Israeli war plan had no exit strategy

Published October 22, 2006

AL QUDS: Just two days after Israel launched a punishing counterattack against Hezbollah this summer, Israeli military and diplomatic officials were deeply split over war strategy.

On July 14, as Israeli aircraft prepared to bomb south Beirut, the research unit of Israel’s military intelligence branch presented a report to senior Israeli officials that questioned the war plan’s ability to achieve the government’s goals.

The analysis, according to senior Foreign Ministry officials who read it, concluded that the heavy bombing campaign and small ground offensive then underway would show “diminishing returns” within days. It stated that the plan would neither win the release of the two Israeli soldiers in Hezbollah’s hands nor reduce the militia’s rocket attacks on Israel to fewer than 100 a day.

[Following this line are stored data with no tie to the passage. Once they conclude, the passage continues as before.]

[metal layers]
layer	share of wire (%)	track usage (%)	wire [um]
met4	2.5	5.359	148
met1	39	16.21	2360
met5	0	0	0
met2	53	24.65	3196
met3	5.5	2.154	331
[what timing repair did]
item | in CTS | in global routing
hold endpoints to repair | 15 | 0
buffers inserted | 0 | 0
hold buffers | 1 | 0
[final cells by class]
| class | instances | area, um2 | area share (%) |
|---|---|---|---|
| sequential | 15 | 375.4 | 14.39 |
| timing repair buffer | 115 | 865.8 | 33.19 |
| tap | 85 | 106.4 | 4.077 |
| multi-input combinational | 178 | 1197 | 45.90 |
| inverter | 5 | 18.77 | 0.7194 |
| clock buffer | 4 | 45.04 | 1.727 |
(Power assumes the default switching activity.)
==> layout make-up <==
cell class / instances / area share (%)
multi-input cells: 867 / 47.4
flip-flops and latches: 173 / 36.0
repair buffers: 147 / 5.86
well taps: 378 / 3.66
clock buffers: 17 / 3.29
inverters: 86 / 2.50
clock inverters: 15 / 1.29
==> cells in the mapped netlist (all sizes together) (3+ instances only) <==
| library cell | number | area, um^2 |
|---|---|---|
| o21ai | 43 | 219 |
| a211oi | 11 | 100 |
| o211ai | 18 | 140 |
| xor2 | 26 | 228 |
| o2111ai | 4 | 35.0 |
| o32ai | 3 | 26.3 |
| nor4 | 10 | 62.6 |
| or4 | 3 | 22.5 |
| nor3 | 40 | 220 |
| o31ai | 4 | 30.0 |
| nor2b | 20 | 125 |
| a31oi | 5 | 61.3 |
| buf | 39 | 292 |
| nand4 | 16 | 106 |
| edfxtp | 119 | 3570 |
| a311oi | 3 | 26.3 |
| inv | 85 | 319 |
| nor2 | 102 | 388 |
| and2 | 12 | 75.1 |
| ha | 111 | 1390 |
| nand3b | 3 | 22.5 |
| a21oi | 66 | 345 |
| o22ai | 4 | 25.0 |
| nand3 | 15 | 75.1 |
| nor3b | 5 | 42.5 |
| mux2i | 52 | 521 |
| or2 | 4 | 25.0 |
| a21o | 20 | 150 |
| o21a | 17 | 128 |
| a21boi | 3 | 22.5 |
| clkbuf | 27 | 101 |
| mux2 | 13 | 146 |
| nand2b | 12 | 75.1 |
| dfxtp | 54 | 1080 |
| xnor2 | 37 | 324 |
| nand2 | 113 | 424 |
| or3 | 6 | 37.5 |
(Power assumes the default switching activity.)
**config.mk**
```make
export PLATFORM = sky130hd
export DESIGN_NAME = ssas_cordic_cell
export DESIGN_NICKNAME = d
export VERILOG_FILES = /design/src/rtl/ssas_pkg.sv /design/src/rtl/ssas_cordic_cell.sv
export SDC_FILE = /design/constraint.sdc
export NUM_CORES = 1
export LEC_CHECK = 0
export BUFFER_PORTS_ARGS = -buffer_cell sky130_fd_sc_hd__buf_2
export CAP_MARGIN = 20
export CELL_PAD_IN_SITES_DETAIL_PLACEMENT = 0
export CELL_PAD_IN_SITES_GLOBAL_PLACEMENT = 1
export CORE_MARGIN = 3
export CORE_UTILIZATION = 40
export CTS_BUF_LIST = sky130_fd_sc_hd__clkbuf_4 sky130_fd_sc_hd__clkbuf_8 sky130_fd_sc_hd__clkbuf_16
export CTS_CLUSTER_DIAMETER = 200
export DETAILED_ROUTE_END_ITERATION = 10
export GPL_TIMING_DRIVEN = 0
export PLACE_DENSITY = 0.78
export SETUP_SLACK_MARGIN = 0.15
export SLEW_MARGIN = 20
export SYNTH_ARGS = -nofsm -noshare
export SYNTH_HDL_FRONTEND = slang
export SYNTH_SLANG_ARGS = --single-unit
export TNS_END_PERCENT = 50
```
**constraint.sdc**
```tcl
create_clock -name clk -period 5.7 [get_ports clk]
set_input_delay 0.57 -clock clk [delete_from_list [all_inputs] [get_ports clk]]
set_output_delay 0.57 -clock clk [all_outputs]
set_load 0.02 [all_outputs]
```
**src/rtl/ssas_pkg.sv**
```systemverilog
// ----------------------------------------------------------------------------
// ssas_pkg
// Types, widths and calibration constants of the sun sensor angle solver.
// ----------------------------------------------------------------------------
package ssas_pkg;

  typedef struct packed {
    logic [1:0]         sensor_index;
    logic signed [15:0] raw_x;
    logic signed [15:0] raw_y;
  } in_t;

  typedef struct packed {
    logic signed [14:0] elevation;
    logic [15:0]        azimuth;
    logic               sun_seen;
    logic [1:0]         display_class;
  } out_t;

  // configuration register indexes
  localparam logic [1:0] REG_SUN_SEEN_LIMIT = 2'd0;
  localparam logic [1:0] REG_EL_BAND_LOW    = 2'd1;
  localparam logic [1:0] REG_EL_BAND_HIGH   = 2'd2;

  // display classes
  localparam logic [1:0] CLASS_NO_SUN   = 2'd0;
  localparam logic [1:0] CLASS_IN_BAND  = 2'd1;
  localparam logic [1:0] CLASS_OUT_BAND = 2'd2;

  // datapath widths
  localparam int CW     = 25;  // cordic x/y
  localparam int ZW     = 25;  // cordic angle, 1/32768 degree
  localparam int RAD_W  = 46;  // radicand of the square root
  localparam int ROOT_W = RAD_W / 2;
  localparam int REM_W  = ROOT_W + 2;

  localparam logic signed [ZW-1:0] DEG180_FINE = 25'sd5898240;
  localparam logic signed [17:0]   DEG360_OUT  = 18'sd46080;
  localparam logic signed [16:0]   EL_LIMIT    = 17'sd11520;

  // per-sensor calibration, q.16
  localparam logic signed [19:0] GAIN_X [4] = '{20'sd329567, 20'sd317948, 20'sd331606,
                                                20'sd329567};
  localparam logic signed [19:0] GAIN_Y [4] = '{20'sd327680, 20'sd327680, 20'sd327680,
                                                20'sd327680};
  localparam logic signed [16:0] OFFS_X [4] = '{17'sd5243, -17'sd21588, 17'sd3631,
                                                -17'sd15580};
  localparam logic signed [16:0] OFFS_Y [4] = '{-17'sd10302, -17'sd11454, -17'sd5543,
                                                -17'sd33001};
  localparam logic signed [15:0] TILT_COS [4] = '{16'sd25502, 16'sd24868, 16'sd25396,
                                                  16'sd25607};
  localparam logic signed [16:0] TILT_SIN [4] = '{17'sd60371, 17'sd60635, 17'sd60415,
                                                  17'sd60326};
  localparam logic signed [41:0] SEP_SIN [4] = '{42'sd242771 * 42'sd60371,
                                                 42'sd237147 * 42'sd60635,
                                                 42'sd230164 * 42'sd60415,
                                                 42'sd232945 * 42'sd60326};
  localparam logic signed [41:0] SEP_COS [4] = '{42'sd242771 * 42'sd25502,
                                                 42'sd237147 * 42'sd24868,
                                                 42'sd230164 * 42'sd25396,
                                                 42'sd232945 * 42'sd25607};
  localparam logic signed [17:0] MOUNT_AZ [4] = '{18'sd5760, -18'sd5760, -18'sd17280,
                                                  18'sd17280};

  // atan(2^-i) in 1/32768 degree
  function automatic logic signed [ZW-1:0] atan_fine(input int i);
    logic signed [ZW-1:0] a;
    case (i)
      0:  a = 25'sd1474560;
      1:  a = 25'sd870484;
      2:  a = 25'sd459940;
      3:  a = 25'sd233473;
      4:  a = 25'sd117189;
      5:  a = 25'sd58652;
      6:  a = 25'sd29333;
      7:  a = 25'sd14667;
      8:  a = 25'sd7334;
      9:  a = 25'sd3667;
      10: a = 25'sd1833;
      11: a = 25'sd917;
      12: a = 25'sd458;
      13: a = 25'sd229;
      14: a = 25'sd115;
      15: a = 25'sd57;
      16: a = 25'sd29;
      17: a = 25'sd14;
      18: a = 25'sd7;
      19: a = 25'sd4;
      20: a = 25'sd2;
      21: a = 25'sd1;
      default: a = '0;
    endcase
    return a;
  endfunction

endpackage

```
**src/rtl/ssas_cordic_cell.sv**
```systemverilog
// ----------------------------------------------------------------------------
// ssas_cordic_cell
// One vectoring step of the cordic chain with a registered output.
// ----------------------------------------------------------------------------
module ssas_cordic_cell #(
  parameter int STAGE  = 0,
  parameter int SIDE_W = 1
) (
  input  logic                            clk,
  input  logic                            rst_n,
  input  logic                            en,
  input  logic                            valid_in,
  input  logic signed [ssas_pkg::CW-1:0]  x_in,
  input  logic signed [ssas_pkg::CW-1:0]  y_in,
  input  logic signed [ssas_pkg::ZW-1:0]  z_in,
  input  logic [SIDE_W-1:0]               side_in,
  output logic                            valid_out,
  output logic signed [ssas_pkg::CW-1:0]  x_out,
  output logic signed [ssas_pkg::CW-1:0]  y_out,
  output logic signed [ssas_pkg::ZW-1:0]  z_out,
  output logic [SIDE_W-1:0]               side_out
);

  localparam logic signed [ssas_pkg::ZW-1:0] ANGLE = ssas_pkg::atan_fine(STAGE);

  logic signed [ssas_pkg::CW-1:0] dx, dy;
  logic                           up;

  assign dx = x_in >>> STAGE;
  assign dy = y_in >>> STAGE;
  assign up = y_in > 0;

  always_ff @(posedge clk) begin
    if (!rst_n) begin
      valid_out <= 1'b0;
    end else if (en) begin
      valid_out <= valid_in;
    end
  end

  always_ff @(posedge clk) begin
    if (en) begin
      x_out    <= up ? x_in + dy : x_in - dy;
      y_out    <= up ? y_in - dx : y_in + dx;
      z_out    <= up ? z_in + ANGLE : z_in - ANGLE;
      side_out <= side_in;
    end
  end

endmodule

```
===== src/rtl/ssas_sqrt_cell.sv =====
// ----------------------------------------------------------------------------
// ssas_sqrt_cell
// One digit of the restoring square root with a registered output.
// ----------------------------------------------------------------------------
module ssas_sqrt_cell #(
  parameter int SIDE_W = 1
) (
  input  logic                              clk,
  input  logic                              rst_n,
  input  logic                              en,
  input  logic                              valid_in,
  input  logic [ssas_pkg::RAD_W-1:0]        rad_in,
  input  logic [ssas_pkg::REM_W-1:0]        rem_in,
  input  logic [ssas_pkg::ROOT_W-1:0]       root_in,
  input  logic [SIDE_W-1:0]                 side_in,
  output logic                              valid_out,
  output logic [ssas_pkg::RAD_W-1:0]        rad_out,
  output logic [ssas_pkg::REM_W-1:0]        rem_out,
  output logic [ssas_pkg::ROOT_W-1:0]       root_out,
  output logic [SIDE_W-1:0]                 side_out
);

  logic [ssas_pkg::REM_W-1:0] rem_sh, trial;
  logic                       ge;

  assign rem_sh = {rem_in[ssas_pkg::REM_W-3:0], rad_in[ssas_pkg::RAD_W-1 -: 2]};
  assign trial  = {root_in, 2'b01};
  assign ge     = rem_sh >= trial;

  always_ff @(posedge clk) begin
    if (!rst_n) begin
      valid_out <= 1'b0;
    end else if (en) begin
      valid_out <= valid_in;
    end
  end

  always_ff @(posedge clk) begin
    if (en) begin
      rad_out  <= {rad_in[ssas_pkg::RAD_W-3:0], 2'b00};
      rem_out  <= ge ? rem_sh - trial : rem_sh;
      root_out <= {root_in[ssas_pkg::ROOT_W-2:0], ge};
      side_out <= side_in;
    end
  end

endmodule


===== config.mk =====
export PLATFORM = sky130hd
export DESIGN_NAME = ssas_sqrt_cell
export DESIGN_NICKNAME = d
export VERILOG_FILES = /design/src/rtl/ssas_pkg.sv /design/src/rtl/ssas_sqrt_cell.sv
export SDC_FILE = /design/constraint.sdc
export NUM_CORES = 1
export LEC_CHECK = 0
export BUFFER_PORTS_ARGS = -buffer_cell sky130_fd_sc_hd__buf_2
export CAP_MARGIN = 10
export CORE_UTILIZATION = 45
export CTS_BUF_LIST = sky130_fd_sc_hd__clkbuf_8
export DETAILED_ROUTE_END_ITERATION = 10
export GPL_ROUTABILITY_DRIVEN = 0
export PLACE_DENSITY = 0.76
export SLEW_MARGIN = 5
export SYNTH_ARGS = -nofsm -noshare
export SYNTH_HDL_FRONTEND = slang
export SYNTH_SLANG_ARGS = --single-unit

===== constraint.sdc =====
create_clock -name clk -period 9.5 [get_ports clk]
set_clock_uncertainty 0.2 [all_clocks]
set_input_delay 2.375 -clock clk [delete_from_list [all_inputs] [get_ports clk]]
set_output_delay 2.375 -clock clk [all_outputs]
set_load 0.02 [all_outputs]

Those initial conclusions held true when the war ended 31 days later. “The question we want to know to this day was why the military chose an option that had no exit strategy,” said a senior Foreign Ministry official who read the report. “They never had one, as far as we could tell.” An examination of the first days of the war shows that leaders of Israel’s newly elected government launched a broad military campaign without a clear strategy for how it was to end. It also reveals that while Israeli military officials anticipated an entrenched guerrilla force, front-line officers were surprised by just how well prepared Hezbollah was.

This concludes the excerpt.